Rectangular Finite Element of Thin Plate Bending in Hamiltonian System Based on ACM Element

基于弹性薄板弯曲问题的Hamilton体系变分原理,将有限元方法引入到Hamilton体系下的板弯曲问题,对位移、应力分别采用不同的插值方式,区域离散后得到刚度方程。以ACM单元为基础,发展了一种新单元,推导了有关公式,编程并计算了有关算例,结果表明基于Hamilton体系的有限元单元的有效性与精确性。

In Hamiltonian system, a rectangular finite element is developed. Based on variational principle in Hamiltonian system, by introducing finite element method into plate bending problem, the displacement interpolation of the rectangular element is the same as that of the ACM element. The rectangular element has 8 nodes. The order of the stress field is decided by the order of the interpolation of the displacements. Then the stiffness equations are obtained after the domain is discreted. So an 8-node rectangular element based on ACM element is obtained. Some examples are given to show the effectiveness of this 8-node rectangular element.
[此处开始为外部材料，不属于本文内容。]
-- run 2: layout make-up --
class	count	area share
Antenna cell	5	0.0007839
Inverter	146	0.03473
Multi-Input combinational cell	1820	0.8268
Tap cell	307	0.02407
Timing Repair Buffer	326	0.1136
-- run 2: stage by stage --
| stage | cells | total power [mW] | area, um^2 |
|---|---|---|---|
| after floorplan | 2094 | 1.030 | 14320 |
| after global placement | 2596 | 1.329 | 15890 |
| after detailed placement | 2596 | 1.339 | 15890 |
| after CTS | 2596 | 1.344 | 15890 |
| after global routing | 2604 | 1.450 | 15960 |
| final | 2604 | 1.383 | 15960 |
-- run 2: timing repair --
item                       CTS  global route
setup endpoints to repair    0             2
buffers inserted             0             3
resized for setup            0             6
<file path="src/stage_cpu_pkg.sv">
/*
 * Shared definitions for the multicycle core: widths, instruction
 * field positions, opcode, ALU and condition encodings, stage list
 */
package stage_cpu_pkg;

  // -------------------------------------------------------------------
  // Widths
  // -------------------------------------------------------------------
  localparam int data_w     = 32;
  localparam int pc_w       = 25;
  localparam int addr_w     = 26;
  localparam int reg_addr_w = 4;
  localparam int imm_w      = 16;

  // Instruction fields
  localparam int op_msb    = 31;
  localparam int op_lsb    = 26;
  localparam int cond_msb  = 25;  // Also base / source register
  localparam int cond_lsb  = 22;
  localparam int set_bit   = 21;  // Flag update
  localparam int fld_a_msb = 20;
  localparam int fld_b_msb = 16;
  localparam int fld_c_msb = 12;
  localparam int aluop_msb = 8;

  // -------------------------------------------------------------------
  // Encodings
  // -------------------------------------------------------------------
  typedef enum logic [5:0] {
    op_noop  = 6'b00_0000,
    op_b     = 6'b00_0001,
    op_ldw   = 6'b00_0010,
    op_alu   = 6'b00_0011,
    op_stw   = 6'b00_0110,
    op_addil = 6'b00_1010,
    op_addih = 6'b00_1110,
    op_oril  = 6'b01_0010,
    op_orih  = 6'b01_0110,
    op_andil = 6'b01_1010,
    op_andih = 6'b01_1110
  } opcode_e;

  // Codes 1 and 9 (shift, multiply) are not implemented
  typedef enum logic [4:0] {
    alu_sub = 5'b00000,
    alu_add = 5'b00010,
    alu_xor = 5'b00100,
    alu_or  = 5'b00101,
    alu_and = 5'b00110
  } alu_op_e;

  typedef enum logic [3:0] {
    cond_eq, cond_ne, cond_hs, cond_lo,
    cond_mi, cond_pl, cond_vs, cond_vc,
    cond_hi, cond_ls, cond_ge, cond_lt,
    cond_gt, cond_le, cond_al, cond_nv
  } cond_e;

  typedef enum logic [2:0] {
    fetch_req, fetch_wait, decode, execute, mem_req, mem_wait
  } stage_e;

  typedef enum logic {y_alu, y_mem} y_sel_e;  // Write-back source
  typedef enum logic {b_reg, b_imm} b_sel_e;  // Second ALU operand

endpackage

</file>
<file path="src/cpu_ctrl_if.sv">
/*
 * Decode and control bundle between the sequencer and the datapath
 */
interface cpu_ctrl_if;
  import stage_cpu_pkg::*;

  logic [data_w-1:0]     ir;
  logic                  cond_pass;   // Latched in decode
  logic                  cond_load;
  logic                  ir_load;
  logic                  pc_load;
  logic                  branch_taken;
  logic                  flag_write;
  alu_op_e               alu_op;
  b_sel_e                b_sel;
  y_sel_e                y_sel;
  logic                  ma_from_pc;
  logic [data_w-1:0]     immediate;   // Already extended
  logic [reg_addr_w-1:0] addr_a;
  logic [reg_addr_w-1:0] addr_b;
  logic [reg_addr_w-1:0] addr_c;
  logic                  reg_write;

  modport seq (
    input  ir, cond_pass,
    output cond_load, ir_load, pc_load, branch_taken, flag_write, alu_op, b_sel, y_sel,
    output ma_from_pc, immediate, addr_a, addr_b, addr_c, reg_write
  );

  modport dp (
    output ir, cond_pass,
    input  cond_load, ir_load, pc_load, branch_taken, flag_write, alu_op, b_sel, y_sel,
    input  ma_from_pc, immediate, addr_a, addr_b, addr_c, reg_write
  );
endinterface

</file>
<file path="src/reg_file.sv">
/*
 * Working registers r1..r15 with two read ports and one write port.
 * r0 reads zero and discards writes
 */
module reg_file (
  input  logic                                 clk,
  input  logic                                 reset,
  input  logic [stage_cpu_pkg::reg_addr_w-1:0] addr_a,
  input  logic [stage_cpu_pkg::reg_addr_w-1:0] addr_b,
  input  logic [stage_cpu_pkg::reg_addr_w-1:0] addr_c,
  input  logic                                 write,
  input  logic [stage_cpu_pkg::data_w-1:0]     write_data,
  output logic [stage_cpu_pkg::data_w-1:0]     data_a,
  output logic [stage_cpu_pkg::data_w-1:0]     data_b
);
  import stage_cpu_pkg::*;

  localparam int num_regs = 1 << reg_addr_w;

  logic [data_w-1:0] regs [1:num_regs-1];

  always_ff @(posedge clk) begin
    if (reset) begin
      for (int i = 1; i < num_regs; i++) begin
        regs[i] <= '0;
      end
    end else if (write && addr_c != '0) begin
      regs[addr_c] <= write_data;
    end
  end

  assign data_a = (addr_a == '0) ? '0 : regs[addr_a];  // Zero register
  assign data_b = (addr_b == '0) ? '0 : regs[addr_b];

endmodule

</file>
<file path="src/alu.sv">
/*
 * Combinational ALU for add, subtract and the bitwise operations,
 * with N, Z, C and V derived from the result
 */
module alu (
  input  stage_cpu_pkg::alu_op_e               op,
  input  logic [stage_cpu_pkg::data_w-1:0]     in_a,
  input  logic [stage_cpu_pkg::data_w-1:0]     in_b,
  output logic [stage_cpu_pkg::data_w-1:0]     result,
  output logic                                 n,
  output logic                                 z,
  output logic                                 c,
  output logic                                 v
);
  import stage_cpu_pkg::*;

  localparam int msb = data_w - 1;

  logic [data_w:0] sum;  // Extra bit holds carry / borrow

  always_comb begin
    case (op)
      alu_add: sum = {1'b0, in_a} + {1'b0, in_b};
      alu_sub: sum = {1'b0, in_a} - {1'b0, in_b};
      alu_and: sum = {1'b0, in_a & in_b};
      alu_or:  sum = {1'b0, in_a | in_b};
      alu_xor: sum = {1'b0, in_a ^ in_b};
      default: sum = '0;  // Unimplemented codes
    endcase
  end

  assign result = sum[msb:0];
  assign n      = result[msb];
  assign z      = (result == '0);

  // Carry and overflow only meaningful for add and subtract
  always_comb begin
    c = 1'b0;
    v = 1'b0;
    case (op)
      alu_add: begin
        c = sum[data_w];
        v = (in_a[msb] & in_b[msb] & ~result[msb]) | (~in_a[msb] & ~in_b[msb] & result[msb]);
      end
      alu_sub: begin
        c = ~sum[data_w];  // No borrow
        v = (in_a[msb] & ~in_b[msb] & ~result[msb]) | (~in_a[msb] & in_b[msb] & result[msb]);
      end
      default: ;
    endcase
  end

endmodule

</file>
<file path="src/flag_unit.sv">
/*
 * Status flags N, Z, C, V and the condition check.
 * The condition result is latched once per instruction
 */
module flag_unit (
  input  logic                  clk,
  input  logic                  reset,
  input  logic                  flag_write,
  input  logic                  cond_load,
  input  logic                  n_in,
  input  logic                  z_in,
  input  logic                  c_in,
  input  logic                  v_in,
  input  stage_cpu_pkg::cond_e  cond,
  output logic                  cond_pass
);
  import stage_cpu_pkg::*;

  logic n, z, c, v;
  logic pass;

  always_ff @(posedge clk) begin
    if (reset) begin
      n <= 1'b0;
      z <= 1'b0;
      c <= 1'b0;
      v <= 1'b0;
      cond_pass <= 1'b0;
    end else begin
      if (flag_write) begin
        n <= n_in;
        z <= z_in;
        c <= c_in;
        v <= v_in;
      end
      if (cond_load) cond_pass <= pass;  // Flags as seen in decode
    end
  end

  // Condition evaluation on held flags
  always_comb begin
    pass = 1'b0;
    case (cond)
      cond_eq: pass = z;
      cond_ne: pass = ~z;
      cond_hs: pass = c;
      cond_lo: pass = ~c;
      cond_mi: pass = n;
      cond_pl: pass = ~n;
      cond_vs: pass = v;
      cond_vc: pass = ~v;
      cond_hi: pass = c & ~z;
      cond_ls: pass = ~c | z;
      cond_ge: pass = (n == v);
      cond_lt: pass = (n != v);
      cond_gt: pass = ~z & (n == v);
      cond_le: pass = z | (n != v);
      cond_al: pass = 1'b1;
      cond_nv: pass = 1'b0;
    endcase
  end

endmodule

</file>
<file path="src/datapath.sv">
/*
 * Core datapath: PC, instruction register, operand and result
 * registers, operand and write-back selects, memory address select
 */
module datapath (
  input  logic                             clk,
  input  logic                             reset,
  input  logic [stage_cpu_pkg::data_w-1:0] memory_data_read,
  output logic [stage_cpu_pkg::addr_w-1:0] memory_addr,
  output logic [stage_cpu_pkg::data_w-1:0] memory_data_write,
  cpu_ctrl_if.dp                           ctrl
);
  import stage_cpu_pkg::*;

  logic [pc_w-1:0]   pc;
  logic [pc_w-1:0]   pc_step;
  logic [data_w-1:0] ir;
  logic [data_w-1:0] ra;   // Operand A
  logic [data_w-1:0] rb;   // Operand B
  logic [data_w-1:0] rm;   // Store data
  logic [data_w-1:0] rz;   // ALU result, also load/store address
  logic [data_w-1:0] ry;   // Write-back value
  logic [data_w-1:0] reg_a;
  logic [data_w-1:0] reg_b;
  logic [data_w-1:0] alu_in_b;
  logic [data_w-1:0] alu_result;
  logic [data_w-1:0] y_mux;
  logic              alu_n, alu_z, alu_c, alu_v;

  // -------------------------------------------------------------------
  // Program counter and instruction register
  // -------------------------------------------------------------------
  // Branch offset is relative to the branch's own address
  assign pc_step = ctrl.branch_taken ? ctrl.immediate[pc_w-1:0] : {{(pc_w-1){1'b0}}, 1'b1};

  always_ff @(posedge clk) begin
    if (reset) begin
      pc <= '0;
      ir <= '0;
    end else begin
      if (ctrl.pc_load) pc <= pc + pc_step;
      if (ctrl.ir_load) ir <= memory_data_read;
    end
  end

  assign ctrl.ir = ir;

  // -------------------------------------------------------------------
  // Intermediate registers
  // -------------------------------------------------------------------
  always_ff @(posedge clk) begin
    ra <= reg_a;
    rb <= reg_b;
    rm <= rb;
    rz <= alu_result;
    ry <= y_mux;
  end

  assign alu_in_b = (ctrl.b_sel == b_imm) ? ctrl.immediate : rb;
  assign y_mux    = (ctrl.y_sel == y_mem) ? memory_data_read : alu_result;

  // Fetch from PC, data access from rz
  assign memory_addr = ctrl.ma_from_pc ? {{(addr_w-pc_w){1'b0}}, pc} : rz[addr_w-1:0];
  assign memory_data_write = rm;

  reg_file reg_file_i (
    .clk        (clk),
    .reset      (reset),
    .addr_a     (ctrl.addr_a),
    .addr_b     (ctrl.addr_b),
    .addr_c     (ctrl.addr_c),
    .write      (ctrl.reg_write),
    .write_data (ry),
    .data_a     (reg_a),
    .data_b     (reg_b)
  );

  alu alu_i (
    .op     (ctrl.alu_op),
    .in_a   (ra),
    .in_b   (alu_in_b),
    .result (alu_result),
    .n      (alu_n),
    .z      (alu_z),
    .c      (alu_c),
    .v      (alu_v)
  );

  flag_unit flag_unit_i (
    .clk        (clk),
    .reset      (reset),
    .flag_write (ctrl.flag_write),
    .cond_load  (ctrl.cond_load),
    .n_in       (alu_n),
    .z_in       (alu_z),
    .c_in       (alu_c),
    .v_in       (alu_v),
    .cond       (cond_e'(ir[cond_msb:cond_lsb])),
    .cond_pass  (ctrl.cond_pass)
  );

endmodule

</file>
<file path="src/sequencer.sv">
/*
 * Stage sequencer. Steps each instruction through fetch, decode,
 * execute and the optional memory stages, and decodes the
 * instruction into register numbers, immediate and control strobes
 */
module sequencer (
  input  logic   clk,
  input  logic   reset,
  input  logic   memory_busy,
  output logic   memory_read_req,
  output logic   memory_write_req,
  cpu_ctrl_if.seq ctrl
);
  import stage_cpu_pkg::*;

  stage_e                stage;
  stage_e                stage_next;
  opcode_e               opcode;
  logic [imm_w-1:0]      imm;
  logic [reg_addr_w-1:0] fld_cond;
  logic [reg_addr_w-1:0] fld_a;
  logic [reg_addr_w-1:0] fld_b;
  logic [reg_addr_w-1:0] fld_c;
  logic                  writes_back;   // Instruction has a register result
  logic                  is_mem;

  assign opcode   = opcode_e'(ctrl.ir[op_msb:op_lsb]);
  assign imm      = ctrl.ir[imm_w-1:0];
  assign fld_cond = ctrl.ir[cond_msb:cond_lsb];
  assign fld_a    = ctrl.ir[fld_a_msb -: reg_addr_w];
  assign fld_b    = ctrl.ir[fld_b_msb -: reg_addr_w];
  assign fld_c    = ctrl.ir[fld_c_msb -: reg_addr_w];
  assign is_mem   = (opcode == op_ldw) || (opcode == op_stw);

  // -------------------------------------------------------------------
  // Stage register
  // -------------------------------------------------------------------
  always_ff @(posedge clk) begin
    if (reset) stage <= fetch_req;
    else stage <= stage_next;
  end

  always_comb begin
    stage_next = stage;
    case (stage)
      fetch_req:  stage_next = fetch_wait;
      fetch_wait: if (!memory_busy) stage_next = decode;  // Hold while busy
      decode:     stage_next = execute;
      execute:    stage_next = is_mem ? mem_req : fetch_req;
      mem_req:    stage_next = mem_wait;
      mem_wait:   if (!memory_busy) stage_next = fetch_req;
      default:    stage_next = fetch_req;
    endcase
  end

  // -------------------------------------------------------------------
  // Instruction decode
  // -------------------------------------------------------------------
  always_comb begin
    ctrl.addr_a    = '0;
    ctrl.addr_b    = '0;
    ctrl.addr_c    = fld_a;
    ctrl.immediate = {{(data_w-imm_w){imm[imm_w-1]}}, imm};  // Sign extended
    ctrl.alu_op    = alu_add;
    ctrl.b_sel     = b_imm;
    writes_back    = 1'b0;
    case (opcode)
      op_noop: writes_back = 1'b0;
      op_alu: begin
        ctrl.addr_a = fld_a;
        ctrl.addr_b = fld_b;
        ctrl.addr_c = fld_c;
        ctrl.alu_op = alu_op_e'(ctrl.ir[aluop_msb -: $bits(alu_op_e)]);
        ctrl.b_sel  = b_reg;
        writes_back = 1'b1;
      end
      op_b: ;  // Offset only
      op_ldw: begin
        ctrl.addr_a = fld_cond;
        writes_back = 1'b1;
      end
      op_stw: begin
        ctrl.addr_a = fld_cond;
        ctrl.addr_b = fld_a;  // Store data
      end
      op_addil: begin
        ctrl.addr_a = fld_cond;
        writes_back = 1'b1;
      end
      op_addih, op_orih: begin
        ctrl.addr_a    = fld_cond;
        ctrl.immediate = {imm, {(data_w-imm_w){1'b0}}};
        ctrl.alu_op    = (opcode == op_orih) ? alu_or : alu_add;
        writes_back    = 1'b1;
      end
      op_oril: begin
        ctrl.addr_a    = fld_cond;
        ctrl.immediate = {{(data_w-imm_w){1'b0}}, imm};
        ctrl.alu_op    = alu_or;
        writes_back    = 1'b1;
      end
      op_andil: begin
        ctrl.addr_a    = fld_cond;
        ctrl.immediate = {{(data_w-imm_w){1'b1}}, imm};  // Keeps upper half
        ctrl.alu_op    = alu_and;
        writes_back    = 1'b1;
      end
      op_andih: begin
        ctrl.addr_a    = fld_cond;
        ctrl.immediate = {imm, {(data_w-imm_w){1'b1}}};
        ctrl.alu_op    = alu_and;
        writes_back    = 1'b1;
      end
      default: ;
    endcase
  end

  // -------------------------------------------------------------------
  // Per-stage strobes
  // -------------------------------------------------------------------
  always_comb begin
    memory_read_req   = 1'b0;
    memory_write_req  = 1'b0;
    ctrl.ir_load      = 1'b0;
    ctrl.pc_load      = 1'b0;
    ctrl.branch_taken = 1'b0;
    ctrl.flag_write   = 1'b0;
    ctrl.cond_load    = 1'b0;
    ctrl.reg_write    = 1'b0;
    ctrl.ma_from_pc   = 1'b0;
    ctrl.y_sel        = y_alu;
    case (stage)
      fetch_req: begin
        // Write-back of the previous instruction overlaps the fetch
        ctrl.ma_from_pc = 1'b1;
        memory_read_req = 1'b1;
        ctrl.reg_write  = writes_back && (ctrl.cond_pass || opcode != op_alu);
      end
      fetch_wait: ctrl.ir_load = !memory_busy;
      decode:     ctrl.cond_load = 1'b1;
      execute: begin
        ctrl.pc_load      = 1'b1;
        ctrl.branch_taken = (opcode == op_b) && ctrl.cond_pass;
        ctrl.flag_write   = (opcode == op_alu) && ctrl.ir[set_bit];  // Unconditional
      end
      mem_req: begin
        memory_read_req  = (opcode == op_ldw);
        memory_write_req = (opcode == op_stw);
      end
      mem_wait: ctrl.y_sel = y_mem;  // Captures load data on the last cycle
      default: ;
    endcase
    if (reset) begin
      memory_read_req  = 1'b0;  // Requests held off while reset is high
      memory_write_req = 1'b0;
    end
  end

endmodule

</file>
<file path="src/stage_cpu.sv">
/*
 * Multicycle core top level. Joins the sequencer and the datapath
 * and exposes the word-addressed memory bus
 */
module stage_cpu (
  input  logic                             clk,
  input  logic                             reset,
  output logic                             memory_read_req,
  output logic                             memory_write_req,
  output logic [stage_cpu_pkg::addr_w-1:0] memory_addr,
  output logic [stage_cpu_pkg::data_w-1:0] memory_data_write,
  input  logic [stage_cpu_pkg::data_w-1:0] memory_data_read,
  input  logic                             memory_busy
);

  cpu_ctrl_if ctrl ();

  sequencer sequencer_i (
    .clk              (clk),
    .reset            (reset),
    .memory_busy      (memory_busy),
    .memory_read_req  (memory_read_req),
    .memory_write_req (memory_write_req),
    .ctrl             (ctrl.seq)
  );

  datapath datapath_i (
    .clk               (clk),
    .reset             (reset),
    .memory_data_read  (memory_data_read),
    .memory_addr       (memory_addr),
    .memory_data_write (memory_data_write),
    .ctrl              (ctrl.dp)
  );

endmodule

</file>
Numerical results are presented for problems involving rectangular plates of two different support conditions: (1) all four sides simply supported; (2) all four sides clamped. A remarkable characteristic of the present element is that the solutions of displacement and moment are obtained simultaneously. The results demonstrate that the accuracy of the 8-node rectangular element is better than that of the classical ACM element.